Scan the records below for the line with "run 2: changes" and the line with "set_load 0.03 [all_outputs]". Repeat those two lines and every line between them exactly, and nothing else.

___ Given information ___

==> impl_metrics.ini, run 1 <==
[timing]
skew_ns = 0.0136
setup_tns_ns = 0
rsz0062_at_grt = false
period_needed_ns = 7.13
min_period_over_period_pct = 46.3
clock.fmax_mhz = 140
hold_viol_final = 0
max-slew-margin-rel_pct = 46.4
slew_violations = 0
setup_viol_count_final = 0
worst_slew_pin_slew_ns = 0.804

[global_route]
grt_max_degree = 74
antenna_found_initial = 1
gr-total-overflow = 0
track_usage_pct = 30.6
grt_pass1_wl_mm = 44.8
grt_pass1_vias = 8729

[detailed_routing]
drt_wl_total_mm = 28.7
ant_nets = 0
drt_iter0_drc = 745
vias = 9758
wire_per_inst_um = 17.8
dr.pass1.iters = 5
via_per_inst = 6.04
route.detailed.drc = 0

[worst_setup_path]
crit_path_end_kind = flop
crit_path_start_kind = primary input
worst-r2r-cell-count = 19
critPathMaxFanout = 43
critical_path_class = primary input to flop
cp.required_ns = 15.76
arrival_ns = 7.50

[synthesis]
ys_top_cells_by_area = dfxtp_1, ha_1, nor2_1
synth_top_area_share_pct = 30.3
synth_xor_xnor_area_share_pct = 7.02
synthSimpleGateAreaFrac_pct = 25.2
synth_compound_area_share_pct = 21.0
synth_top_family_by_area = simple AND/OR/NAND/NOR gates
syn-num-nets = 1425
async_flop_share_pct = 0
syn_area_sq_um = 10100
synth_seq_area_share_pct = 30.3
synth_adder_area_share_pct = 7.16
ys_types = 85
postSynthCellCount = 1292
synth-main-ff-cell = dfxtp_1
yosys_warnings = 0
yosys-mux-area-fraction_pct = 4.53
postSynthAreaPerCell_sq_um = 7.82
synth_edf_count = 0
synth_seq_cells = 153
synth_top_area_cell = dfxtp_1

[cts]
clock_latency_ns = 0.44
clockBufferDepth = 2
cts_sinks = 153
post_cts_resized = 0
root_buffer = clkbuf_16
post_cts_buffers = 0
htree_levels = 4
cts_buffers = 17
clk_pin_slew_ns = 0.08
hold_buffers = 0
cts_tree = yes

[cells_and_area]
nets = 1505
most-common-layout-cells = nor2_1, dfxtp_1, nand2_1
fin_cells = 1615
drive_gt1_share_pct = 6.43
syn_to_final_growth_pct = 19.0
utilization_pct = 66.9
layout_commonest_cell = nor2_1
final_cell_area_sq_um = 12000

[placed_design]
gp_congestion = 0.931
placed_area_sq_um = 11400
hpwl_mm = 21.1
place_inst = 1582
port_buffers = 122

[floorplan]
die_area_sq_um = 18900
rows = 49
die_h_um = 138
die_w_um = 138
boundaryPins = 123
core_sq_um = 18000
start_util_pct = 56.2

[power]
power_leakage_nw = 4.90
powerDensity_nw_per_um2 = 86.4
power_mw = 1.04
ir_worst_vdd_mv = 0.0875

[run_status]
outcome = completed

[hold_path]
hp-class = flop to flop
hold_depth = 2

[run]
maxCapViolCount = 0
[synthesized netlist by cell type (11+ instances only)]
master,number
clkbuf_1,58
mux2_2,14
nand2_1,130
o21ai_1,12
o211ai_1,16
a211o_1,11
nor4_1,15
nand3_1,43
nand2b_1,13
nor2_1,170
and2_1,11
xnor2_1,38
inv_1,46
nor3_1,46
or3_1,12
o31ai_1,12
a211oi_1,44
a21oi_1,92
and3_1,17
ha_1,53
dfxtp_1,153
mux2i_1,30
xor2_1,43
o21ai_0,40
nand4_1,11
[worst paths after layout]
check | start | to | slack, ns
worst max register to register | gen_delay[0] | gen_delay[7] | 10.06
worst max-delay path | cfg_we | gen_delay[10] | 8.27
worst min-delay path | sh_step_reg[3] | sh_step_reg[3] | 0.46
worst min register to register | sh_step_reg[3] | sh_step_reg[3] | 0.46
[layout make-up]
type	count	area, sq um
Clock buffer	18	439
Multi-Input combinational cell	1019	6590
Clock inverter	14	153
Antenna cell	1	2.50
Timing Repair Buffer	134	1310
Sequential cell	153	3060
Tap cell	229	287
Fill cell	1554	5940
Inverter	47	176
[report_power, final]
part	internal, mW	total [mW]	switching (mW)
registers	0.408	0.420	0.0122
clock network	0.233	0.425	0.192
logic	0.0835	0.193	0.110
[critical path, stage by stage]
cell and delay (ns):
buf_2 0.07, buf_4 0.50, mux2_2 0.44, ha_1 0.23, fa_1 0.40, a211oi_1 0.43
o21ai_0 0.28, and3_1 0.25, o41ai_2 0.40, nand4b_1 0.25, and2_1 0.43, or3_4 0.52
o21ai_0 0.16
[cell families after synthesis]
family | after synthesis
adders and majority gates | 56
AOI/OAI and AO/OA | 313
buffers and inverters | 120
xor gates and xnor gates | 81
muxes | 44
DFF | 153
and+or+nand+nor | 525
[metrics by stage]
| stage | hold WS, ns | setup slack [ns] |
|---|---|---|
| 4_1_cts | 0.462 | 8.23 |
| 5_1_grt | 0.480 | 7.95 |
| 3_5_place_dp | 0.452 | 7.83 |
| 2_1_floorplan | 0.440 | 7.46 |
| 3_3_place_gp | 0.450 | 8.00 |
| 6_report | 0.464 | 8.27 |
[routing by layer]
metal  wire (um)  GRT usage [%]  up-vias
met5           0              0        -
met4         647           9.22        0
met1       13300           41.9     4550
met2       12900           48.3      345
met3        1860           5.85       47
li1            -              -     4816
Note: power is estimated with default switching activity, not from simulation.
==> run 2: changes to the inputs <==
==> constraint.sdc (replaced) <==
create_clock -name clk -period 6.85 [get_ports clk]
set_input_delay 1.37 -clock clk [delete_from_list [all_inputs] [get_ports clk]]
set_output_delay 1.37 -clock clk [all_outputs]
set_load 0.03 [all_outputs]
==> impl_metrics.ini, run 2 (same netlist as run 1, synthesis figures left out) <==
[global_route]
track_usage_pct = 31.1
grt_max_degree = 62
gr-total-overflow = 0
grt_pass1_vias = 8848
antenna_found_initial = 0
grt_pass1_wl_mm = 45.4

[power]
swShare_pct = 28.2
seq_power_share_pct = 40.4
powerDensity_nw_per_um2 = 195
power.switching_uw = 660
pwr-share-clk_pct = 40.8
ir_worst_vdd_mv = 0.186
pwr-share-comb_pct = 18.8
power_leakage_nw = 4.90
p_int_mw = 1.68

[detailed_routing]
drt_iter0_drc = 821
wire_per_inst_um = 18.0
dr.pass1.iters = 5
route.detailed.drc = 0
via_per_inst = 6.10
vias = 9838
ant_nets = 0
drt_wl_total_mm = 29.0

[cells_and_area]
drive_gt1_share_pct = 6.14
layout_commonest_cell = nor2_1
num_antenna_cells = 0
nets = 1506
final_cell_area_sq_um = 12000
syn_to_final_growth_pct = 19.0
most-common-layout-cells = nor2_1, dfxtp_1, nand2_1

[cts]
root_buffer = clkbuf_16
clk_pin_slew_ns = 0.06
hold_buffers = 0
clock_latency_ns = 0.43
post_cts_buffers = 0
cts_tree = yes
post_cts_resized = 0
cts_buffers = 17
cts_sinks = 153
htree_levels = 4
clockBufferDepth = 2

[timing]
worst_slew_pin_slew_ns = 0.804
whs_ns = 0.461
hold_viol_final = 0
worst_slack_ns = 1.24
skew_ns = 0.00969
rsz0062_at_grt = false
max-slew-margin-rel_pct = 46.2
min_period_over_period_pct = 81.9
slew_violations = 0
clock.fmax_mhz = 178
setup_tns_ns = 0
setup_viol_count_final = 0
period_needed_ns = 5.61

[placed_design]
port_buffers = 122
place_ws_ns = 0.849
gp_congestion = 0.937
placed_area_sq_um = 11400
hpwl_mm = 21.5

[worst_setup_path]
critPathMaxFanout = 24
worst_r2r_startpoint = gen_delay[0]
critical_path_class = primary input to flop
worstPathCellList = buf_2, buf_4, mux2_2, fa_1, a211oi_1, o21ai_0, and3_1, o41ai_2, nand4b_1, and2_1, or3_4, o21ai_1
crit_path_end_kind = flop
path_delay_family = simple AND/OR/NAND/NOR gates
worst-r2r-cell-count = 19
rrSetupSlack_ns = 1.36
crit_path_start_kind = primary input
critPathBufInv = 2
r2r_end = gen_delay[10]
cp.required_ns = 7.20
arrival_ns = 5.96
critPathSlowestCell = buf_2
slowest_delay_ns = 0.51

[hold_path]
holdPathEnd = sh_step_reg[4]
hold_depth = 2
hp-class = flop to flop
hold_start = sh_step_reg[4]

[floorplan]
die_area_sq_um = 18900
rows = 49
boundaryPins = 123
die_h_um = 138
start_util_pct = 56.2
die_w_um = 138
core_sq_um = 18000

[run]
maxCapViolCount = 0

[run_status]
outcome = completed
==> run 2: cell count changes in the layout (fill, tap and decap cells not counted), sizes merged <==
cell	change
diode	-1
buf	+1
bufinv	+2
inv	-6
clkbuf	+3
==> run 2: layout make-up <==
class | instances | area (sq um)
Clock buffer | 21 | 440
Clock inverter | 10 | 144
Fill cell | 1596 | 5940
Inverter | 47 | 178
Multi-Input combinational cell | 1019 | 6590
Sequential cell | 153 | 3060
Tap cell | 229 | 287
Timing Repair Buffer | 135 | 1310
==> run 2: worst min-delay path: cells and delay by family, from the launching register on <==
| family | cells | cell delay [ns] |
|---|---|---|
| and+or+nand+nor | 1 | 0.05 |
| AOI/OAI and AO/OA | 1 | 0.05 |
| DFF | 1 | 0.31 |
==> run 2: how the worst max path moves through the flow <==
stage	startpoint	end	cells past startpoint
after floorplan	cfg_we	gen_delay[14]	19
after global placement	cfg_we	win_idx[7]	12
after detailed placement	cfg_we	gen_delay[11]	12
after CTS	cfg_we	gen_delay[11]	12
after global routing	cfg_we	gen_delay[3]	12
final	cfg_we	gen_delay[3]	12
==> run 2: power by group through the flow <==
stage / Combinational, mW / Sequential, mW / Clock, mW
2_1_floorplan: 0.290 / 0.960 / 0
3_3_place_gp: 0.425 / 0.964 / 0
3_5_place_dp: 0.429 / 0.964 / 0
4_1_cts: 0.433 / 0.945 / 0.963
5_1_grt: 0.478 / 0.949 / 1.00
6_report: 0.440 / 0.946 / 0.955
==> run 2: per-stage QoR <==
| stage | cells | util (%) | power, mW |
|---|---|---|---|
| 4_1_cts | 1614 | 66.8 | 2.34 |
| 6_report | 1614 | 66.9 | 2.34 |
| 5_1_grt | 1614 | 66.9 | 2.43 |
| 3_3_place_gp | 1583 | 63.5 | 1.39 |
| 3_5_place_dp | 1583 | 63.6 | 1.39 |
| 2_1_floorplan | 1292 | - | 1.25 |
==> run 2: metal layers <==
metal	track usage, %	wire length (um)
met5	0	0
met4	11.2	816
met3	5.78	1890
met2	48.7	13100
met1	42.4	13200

___

Answer area:
==> run 2: changes to the inputs <==
==> constraint.sdc (replaced) <==
create_clock -name clk -period 6.85 [get_ports clk]
set_input_delay 1.37 -clock clk [delete_from_list [all_inputs] [get_ports clk]]
set_output_delay 1.37 -clock clk [all_outputs]
set_load 0.03 [all_outputs]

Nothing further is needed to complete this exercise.